This abstract of an article published in the Dec 2012 issue of Nature describes a method of growing crystalline GaAs (gallium arsenide) nanowires in gold nano-particle aerosols at high throughput rates compared to traditional molecular beam epitaxy (MBE) or metalorganic chemical vapour deposition (MOCVD) methods of synthesis. The hope is that a high growth rate will translate to lower costs.
The company Sol Voltaics is hoping to utilize the technology in conjunction with traditional silicon solar cells produce a tandem device with higher efficiency than can be achieved using silicon by itself. GaAs is a direct band gap semiconductor which means that the probability of the absorption of an impinging photon whose energy is near the band gap is much higher than for an indirect band gap semiconductor such as silicon. This high probability of absorption means that GaAs solar cells can be very thin and still effectively absorb solar energy, whereas silicon solar cell have to be much thicker to effectively absorb all of the photons that are capable of being converted to electrical current.
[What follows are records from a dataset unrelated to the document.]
===== config.mk =====
export PLATFORM = sky130hd
export DESIGN_NAME = fetch_execute_sequencer
export DESIGN_NICKNAME = d
export VERILOG_FILES = /design/src/rtl/fetch_execute_sequencer_pkg.sv /design/src/rtl/fetch_execute_sequencer_seq_pc_register.sv /design/src/rtl/fetch_execute_sequencer.sv
export SDC_FILE = /design/constraint.sdc
export NUM_CORES = 1
export LEC_CHECK = 0
export BUFFER_PORTS_ARGS = -buffer_cell sky130_fd_sc_hd__buf_2
export CAP_MARGIN = 10
export CELL_PAD_IN_SITES_DETAIL_PLACEMENT = 0
export CELL_PAD_IN_SITES_GLOBAL_PLACEMENT = 1
export CORE_UTILIZATION = 34
export DETAILED_ROUTE_END_ITERATION = 8
export GPL_ROUTABILITY_DRIVEN = 0
export PLACE_DENSITY = 0.85
export SLEW_MARGIN = 5
export SYNTH_ARGS = -nofsm -noshare
export SYNTH_HDL_FRONTEND = slang
export SYNTH_HIERARCHICAL = 1
export SYNTH_SLANG_ARGS = --single-unit

===== constraint.sdc =====
create_clock -name clk -period 6.02 [get_ports clk]
set_input_delay 1.204 -clock clk [delete_from_list [all_inputs] [get_ports clk]]
set_output_delay 1.204 -clock clk [all_outputs]
set_load 0.05 [all_outputs]

===== src/rtl/fetch_execute_sequencer_pkg.sv =====
// rtl/fetch_execute_sequencer_pkg.sv - sequencer state encodings and shared constants
package fetch_execute_sequencer_pkg;

  // Sequencer FSM states
  typedef enum logic [2:0] {
    SEQ_IDLE  = 3'd0,
    SEQ_FETCH = 3'd1,
    SEQ_EXEC  = 3'd2,
    SEQ_MEM   = 3'd3,
    SEQ_WB    = 3'd4,
    SEQ_HALT  = 3'd5
  } seq_state_t;

  // addi x0, x0, 0 - what the instruction register holds before the first fetch
  localparam logic [31:0] NOP_INSTRUCTION = 32'h0000_0013;

  // A control-transfer target must be word aligned
  function automatic logic is_misaligned(input logic [31:0] addr);
    return addr[1:0] != 2'b00;
  endfunction

endpackage


===== src/rtl/fetch_execute_sequencer_seq_pc_register.sv =====
// rtl/fetch_execute_sequencer_seq_pc_register.sv - PC flop, +4 adder, redirect mux and alignment check
module seq_pc_register
  import fetch_execute_sequencer_pkg::*;
#(
  parameter logic [31:0] RESET_PC = 32'h0000_0000
) (
  input  logic        clk,
  input  logic        reset_n,
  input  logic        i_commit,
  input  logic        i_redirect_valid,
  input  logic [31:0] i_redirect_pc,
  output logic [31:0] o_pc,
  output logic [31:0] o_pc_next,
  output logic        o_misaligned
);

  logic [31:0] r_pc;
  logic [31:0] w_target;

  // Sequential PC wraps naturally through the 32-bit adder
  assign o_pc_next    = r_pc + 32'd4;
  assign o_misaligned = i_redirect_valid && is_misaligned(i_redirect_pc);
  assign w_target     = i_redirect_valid ? i_redirect_pc : o_pc_next;
  assign o_pc         = r_pc;

  // PC advances only on commit; a misaligned redirect leaves it pointing at the faulting instruction
  always_ff @(posedge clk or negedge reset_n) begin
    if (!reset_n) begin
      r_pc <= RESET_PC;
    end else if (i_commit && !o_misaligned) begin
      r_pc <= w_target;
    end
  end

endmodule


===== src/rtl/fetch_execute_sequencer.sv =====
// rtl/fetch_execute_sequencer.sv - fetch/exec/mem/wb sequencer over one shared bus; SEQ_RETIRE_COUNT_EN adds retire/stall counters
module fetch_execute_sequencer
  import fetch_execute_sequencer_pkg::*;
#(
  parameter logic [31:0] RESET_PC = 32'h0000_0000,
  parameter int          CNT_W    = 32
) (
  input  logic             clk,
  input  logic             reset_n,
  output logic             mem_req,
  output logic             mem_we,
  output logic [31:0]      mem_addr,
  output logic [31:0]      mem_wdata,
  output logic [2:0]       mem_wlen,
  input  logic [31:0]      mem_rdata,
  input  logic             mem_ready,
  output logic [31:0]      instruction,
  output logic [31:0]      pc,
  output logic [31:0]      pc_next,
  input  logic [31:0]      dp_addr,
  input  logic [31:0]      dp_wdata,
  input  logic [2:0]       dp_wlen,
  input  logic             dp_mem_write,
  input  logic             dp_mem_read,
  output logic [31:0]      load_data,
`ifdef SEQ_RETIRE_COUNT_EN
  output logic [CNT_W-1:0] retired,
  output logic [CNT_W-1:0] stall_cycles,
`endif
  input  logic             redirect_valid,
  input  logic [31:0]      redirect_pc,
  output logic             commit,
  output logic             halted
);

  seq_state_t  r_state;
  seq_state_t  w_next_state;
  logic [31:0] r_instruction;
  logic [31:0] r_load_data;
  logic        w_misaligned;
  logic        w_mem_op;

  // A store takes priority when the datapath asserts both read and write
  assign w_mem_op = dp_mem_read || dp_mem_write;

  seq_pc_register #(
    .RESET_PC (RESET_PC)
  ) u_pc (
    .clk              (clk),
    .reset_n          (reset_n),
    .i_commit         (commit),
    .i_redirect_valid (redirect_valid),
    .i_redirect_pc    (redirect_pc),
    .o_pc             (pc),
    .o_pc_next        (pc_next),
    .o_misaligned     (w_misaligned)
  );

  // State register; async reset drops the bus request combinationally via the state
  always_ff @(posedge clk or negedge reset_n) begin
    if (!reset_n) begin
      r_state <= SEQ_IDLE;
    end else begin
      r_state <= w_next_state;
    end
  end

  // Next-state, bus muxing and commit strobe; bus outputs depend only on state and held inputs
  always_comb begin
    w_next_state = r_state;
    mem_req      = 1'b0;
    mem_we       = 1'b0;
    mem_addr     = pc;
    mem_wdata    = 32'h0;
    mem_wlen     = 3'b000;
    commit       = 1'b0;
    case (r_state)
      SEQ_IDLE: begin
        w_next_state = SEQ_FETCH;
      end
      SEQ_FETCH: begin
        mem_req  = 1'b1;
        mem_addr = pc;
        if (mem_ready) w_next_state = SEQ_EXEC;
      end
      SEQ_EXEC: begin
        if (w_mem_op) begin
          w_next_state = SEQ_MEM;
        end else begin
          commit       = 1'b1;
          w_next_state = w_misaligned ? SEQ_HALT : SEQ_FETCH;
        end
      end
      SEQ_MEM: begin
        mem_req   = 1'b1;
        mem_addr  = dp_addr;
        mem_we    = dp_mem_write;
        mem_wdata = dp_wdata;
        mem_wlen  = dp_wlen;
        if (mem_ready) w_next_state = SEQ_WB;
      end
      SEQ_WB: begin
        commit       = 1'b1;
        w_next_state = w_misaligned ? SEQ_HALT : SEQ_FETCH;
      end
      SEQ_HALT: begin
        w_next_state = SEQ_HALT;
      end
      default: begin
        w_next_state = SEQ_IDLE;
      end
    endcase
  end

  // Capture the fetched instruction and load data on the completing bus beat
  always_ff @(posedge clk or negedge reset_n) begin
    if (!reset_n) begin
      r_instruction <= NOP_INSTRUCTION;
      r_load_data   <= 32'h0;
    end else begin
      if (r_state == SEQ_FETCH && mem_ready) begin
        r_instruction <= mem_rdata;
      end
      if (r_state == SEQ_MEM && mem_ready && dp_mem_read && !dp_mem_write) begin
        r_load_data <= mem_rdata;
      end
    end
  end

  assign instruction = r_instruction;
  assign load_data   = r_load_data;
  assign halted      = (r_state == SEQ_HALT);

`ifdef SEQ_RETIRE_COUNT_EN
  logic [CNT_W-1:0] r_retired;
  logic [CNT_W-1:0] r_stall_cycles;

  // Retired-instruction and bus-stall counters, both free-running with wrap
  always_ff @(posedge clk or negedge reset_n) begin
    if (!reset_n) begin
      r_retired      <= '0;
      r_stall_cycles <= '0;
    end else begin
      if (commit) r_retired <= r_retired + 1'b1;
      if (mem_req && !mem_ready) r_stall_cycles <= r_stall_cycles + 1'b1;
    end
  end

  assign retired      = r_retired;
  assign stall_cycles = r_stall_cycles;
`endif

endmodule


# == Yosys cells after proc, flatten, opt, wreduce, memory -nomap -nowiden ==
# Cells that the tools add are included.
# classes
addsub,1
n_eq_ne,7
n_reduce_logical,13
muxes,13
# ops
operator,count
two-way mux 32 bit,3
adder 32 x 3 -> 32 bit (second input constant),1
case mux 3 bit (6 select lines),1
two-way mux 3 bit,5
equality test 3 x 2 -> 1 bit (second input constant),2
equality test 3 bit (second input constant),2
logical AND 1 bit,6
!= test 2 bit (second input constant),2
equality test 3 x 1 -> 1 bit (second input constant),1
zero test 3 bit,1
two-way mux 1 bit,3
zero test 1 bit,2
case mux 1 bit (2 select lines),1
AND reduction 2 bit,1
nonzero test 2 bit,1
OR reduction 2 bit,1
logical OR 1 bit,1
# totals
out_inout_bits,199
register_bits,99
wordCells,38
in_bits,137

# == Logic depth before layout (Yosys ltp) ==
# depth
depth_word,5
depth_mapped,9
depth_no_buf,7

# == Modules after synthesis ==
# Netlist, hierarchy kept.
# by_module_without_submodules
mod,area_each_um2,instances,seq_area_each_um2,cells_each
fetch_execute_sequencer,3228.1,1,1680.4,237
seq_pc_register,2333.5,1,800.8,283

# == Worst setup path after synthesis ==
# No wires, ideal clock.
# synth_path
path_type,register -> output
from,"register u_pc.r_pc[2], in the netlist u_pc/o_pc[2]"
to,output port pc_next[28]
n_path_buf,1
arrival_time_ns,2.834
required_time_ns,4.816
setup_slack_ns,1.982
stages_incl_launch_ff,7
cell_sequence,dfrtp_1 ha_1 nand3_1 or2_2 clkbuf_4 nor4_4 xor2_1
# synth_between
elab_chain_cells,1
# synth_rtl
item,line_no,source
"start, declared",fetch_execute_sequencer_seq_pc_register.sv:17,logic [31:0] r_pc;
"start signal, assigned",fetch_execute_sequencer_seq_pc_register.sv:31,r_pc <= w_target;
adder 32 x 3 -> 32 bit,fetch_execute_sequencer_seq_pc_register.sv:21,assign o_pc_next = r_pc + 32'd4;
"end, declared",fetch_execute_sequencer.sv:19,"output logic [31:0] pc_next,"
# Every way passes these cells.

# == Final worst setup path ==
# layout_path
from,register r_state[0]
to,output port mem_addr[11]
# layout_between
elab_chain_cells,2
# layout_rtl
item,line_no,source
"start, declared",fetch_execute_sequencer.sv:36,seq_state_t r_state;
"start signal, assigned",fetch_execute_sequencer.sv:64,r_state <= w_next_state;
equality test 3 x 2 -> 1 bit,fetch_execute_sequencer.sv:77,case (r_state)
two-way mux 32 bit,fetch_execute_sequencer.sv:77,
"end, declared",fetch_execute_sequencer.sv:12,"output logic [31:0] mem_addr,"
# Every way passes these cells.

==> results_tabular.tex <==
\begin{tabular}{lr}
\hline
Metric & Value \\
\hline
\multicolumn{2}{l}{\textbf{Outcome}} \\
Result of the run & complete, no violations \\
\multicolumn{2}{l}{\textbf{STA}} \\
Highest clock rate & $\sim$230 MHz \\
Final period util & 0.7085 \\
Setup repair after global routing missed its margin & no \\
Actual transition at the worst max-transition pin & $\sim$1.1 ns \\
Setup skew after layout & roughly 0.0071 ns \\
Max-slew violation total from the final report & 0 \\
Fin. Hold Viols & 0 \\
Final setup violation count & 0 \\
Clock period minus worst slack & roughly 4.3 ns \\
Fin worst setup slack & 1.755 ns \\
Remaining max-slew budget at the tightest pin & 0.2844 \\
Setup TNS & 0 ns \\
\multicolumn{2}{l}{\textbf{Synthesis}} \\
Most frequently used flop master after synthesis & dfrtp\_1 \\
Ranking of synthesized cells by instance count & 96 x dfrtp\_1, 92 x mux2\_2, 44 x and3\_1, 29 x nand2\_1, 24 x o21ai\_0 \\
Syn avg cell area & about 11 sq um \\
Most instantiated library cell after synthesis & dfrtp\_1 \\
Synth Instances & 520 \\
Number of enable flip-flop cells after synthesis & 0 \\
Post-synth top area share & 0.4319 \\
Proportion of synthesized chip area in sequential cells & 0.4461 \\
Number of register bits inferred by synthesis & approximately 100 \\
Most area-hungry cell type in the Yosys netlist & dfrtp\_1 \\
Synthesis Warnings & 6 \\
Cell types occupying the most area after synthesis & dfrtp\_1 43\%, mux2\_2 19\%, and3\_1 4.9\%, xnor2\_1 2.8\%, o21ai\_0 2.2\% \\
Post-Syn Nets & about 660 \\
Share of synthesized registers carrying an async set or reset & 1.000 \\
Synth Cell Area & about 0.0056 sq mm \\
Number of distinct library cells after synthesis & 62 \\
\multicolumn{2}{l}{\textbf{Critical path}} \\
Critical path, cell by cell & inv\_1 -> nor2\_4 -> mux2\_2 -> buf\_2 \\
Worst-path fanout max & 43 \\
Depth of the worst register-to-register path & 7 \\
Family with the most delay on the worst path & flip-flops \\
Register-to-register setup slack & approximately 3.1 ns \\
Buf+Inv Stages, Crit Path & 2 \\
Cell type of the slowest stage on the worst timing path & dfrtp\_1 \\
Kind of capture point of the worst setup path & output pin \\
Launching element type of the critical path & flop \\
WP data arrival & between 3 and 4 ns \\
R2R Path Start & r\_state[2] \\
WS Path Type & reg -> out \\
Critical register-to-register path endpoint & u\_pc/o\_pc[12] \\
Peak per-stage delay on the critical path & around 0.97 ns \\
Data required time at the worst endpoint & just under 5 ns \\
\multicolumn{2}{l}{\textbf{GRT}} \\
Total GRT Usage & 0.2143 \\
Initial antenna violation count & 2 \\
First-pass GRT wire length & about 28000 microns \\
Pin count of the biggest net entering global routing & 59 \\
Overflow left after global routing & 0 \\
Vias in the first global route & 4902 \\
\multicolumn{2}{l}{\textbf{CTS}} \\
Worst-case clock buffer depth & 2 \\
Number of clock sinks seen by CTS & 99 \\
Hold-fix buffers at CTS & 0 \\
H-tree depth reported by CTS & 3 \\
CTS root buffer & clkbuf\_16 \\
CTS tree & built \\
Number of clock buffers inserted by TritonCTS & 9 \\
Clock transition at the registers of the reported paths & 0.07 ns \\
Post-CTS setup buffer count & 0 \\
Number of instances resized during post-cts repair & 0 \\
Clock latency of the later-clocked register in the worst-skew pair & 0.35 ns \\
\multicolumn{2}{l}{\textbf{Route}} \\
Initial drt markers & 229 \\
Average routed wire per standard cell & roughly 17 microns \\
Detailed Routing Iterations Pass 1 & 4 \\
Routed vias/inst & roughly 5.0 \\
Routed wire length & 18320 microns \\
DRC & 0 \\
Post-detailed-route count of antenna-violating nets & 0 \\
Vias & 5290 \\
\multicolumn{2}{l}{\textbf{Run}} \\
Maxcap violations & 0 \\
\multicolumn{2}{l}{\textbf{Floorplan}} \\
Initial core utilization & 0.3488 \\
Core area & around 0.016 sq mm \\
Horizontal die dimension & 129.9 microns \\
Rows & 46 \\
Num ports & roughly 340 \\
Die area & between 0.015 and 0.02 sq mm \\
Vertical extent of the die & 129.9 microns \\
\multicolumn{2}{l}{\textbf{Final layout}} \\
Finished Layout Cells & 1057 \\
Share of final-layout standard cells stronger than drive strength 1 & 0.5614 \\
Final Net Count & 972 \\
Layout area overhead & 37.64\% \\
\multicolumn{2}{l}{\textbf{Worst hold path}} \\
Worst min-delay path category & reg -> reg \\
Source of the worst hold timing path & load\_data[5] \\
Destination of the worst hold path & load\_data[5] \\
Hold Path Cell Cnt & 1 \\
\multicolumn{2}{l}{\textbf{Placement}} \\
Worst setup slack before clock tree synthesis & $\sim$2.1 ns \\
Input/output buffers & approximately 340 \\
Cells after DPL & around 1000 \\
Dpl hpwl & around 14000 microns \\
\hline
\end{tabular}
[area by class of cell]
cell class | instances | area (sq um)
antenna | 2 | 5.005
clock buffer | 9 | 225.2
clock inverter | 7 | 72.57
fill | 1550 | 8288
inverter | 11 | 41.29
multi-input combinational | 372 | 2835
sequential | 99 | 2481
tap | 216 | 270.3
timing repair buffer | 341 | 1724
[how the worst max path moves through the flow]
| stage | from | endpoint | slack, ns | cells past startpoint |
|---|---|---|---|---|
| final | r_state[0] | mem_addr[11] | 1.75 | 4 |
| after global routing | r_state[0] | mem_addr[3] | 1.47 | 4 |
| after CTS | r_state[0] | mem_addr[25] | 1.72 | 4 |
| after detailed placement | r_state[0] | mem_addr[25] | 2.12 | 4 |
| after global placement | r_state[0] | mem_addr[14] | 2.16 | 4 |
| after floorplan | u_pc/o_pc[2] | pc_next[28] | 1.98 | 6 |
[layout by cell type, fill, tap and decap left out, drive strengths merged, types with 4 or more instances in the layout]
cell,instances
nor2b,5
dfrtp,96
and4,4
buf,341
nor4,8
nor2,22
a22oi,4
nand4,8
xor2,10
nand2,29
inv,13
nor3,14
or2,4
clkbuf,9
clkinv,4
and3,44
o311ai,4
a31oi,6
mux2,96
a21oi,18
xnor2,18
nand3,17
o21ai,24
[kinds of logic after synthesis]
family,Yosys count,share of synthesized area
compound gates,77,0.08774
xor+xnor,28,0.04409
fa+ha+maj,1,0.002249
buf+inv,49,0.04657
flops,99,0.4461
mux,99,0.1998
simple gates,167,0.1735
[per-layer routing]
| layer | wire [microns] | up-vias | global-route usage |
|---|---|---|---|
| li1 | - | 2531 | - |
| met4 | 363 | 2 | 0.08413 |
| met5 | 12 | - | 0 |
| met1 | 7892 | 2509 | 0.2822 |
| met2 | 8604 | 224 | 0.3419 |
| met3 | 1451 | 24 | 0.04797 |
[state kept, by name, summed over array words and instances (netlist names)]
register     flops
instruction     32
load_data       32
r_state          3
u_pc/o_pc       32
[stage by stage]
step | utilization | area, sq um | hold slack (ns)
3_3_place_gp | 0.4612 | 7352 | 0.4618
2_1_floorplan | - | 5562 | 0.5258
5_1_grt | 0.4800 | 7652 | 0.5177
3_5_place_dp | 0.4612 | 7352 | 0.4778
6_report | 0.4801 | 7655 | 0.4892
4_1_cts | 0.4798 | 7650 | 0.4939
Power is not shown: default switching activity piles up to over one toggle a cycle in this logic, so the estimate is an artifact.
The band gap of GaAs is different than that of silicon so that it absorbs a different part of the solar frequency spectrum. That fact that the GaAs film can be made very thin means that the photons of a frequency that it is not capable of using for the production of electricity can easily pass through and enter the silicon cell where the photon near the band gap of silicon can be absorbed and converted to electricity as well. The combined cell has substantially higher energy production than a silicon cell alone.
The key to the economics of such a tandem cell the the production cost of the GaAs layer. Triple junction cells with two of the junctions based on GaAs films have achieved solar conversion efficiencies in excess of 45%. However the enormous costs of producing crystalline then films of GaAs have prevented the commercialization of this technology except in specialized niche applications where low weight and small surface area is more important than cost (e.g. remote power for military application, solar power for space missions, etc).
Whether or not the cost/performance characteristics of PV cells produced by this technology can enable mainstream commercial application of GaAs remains to be seen.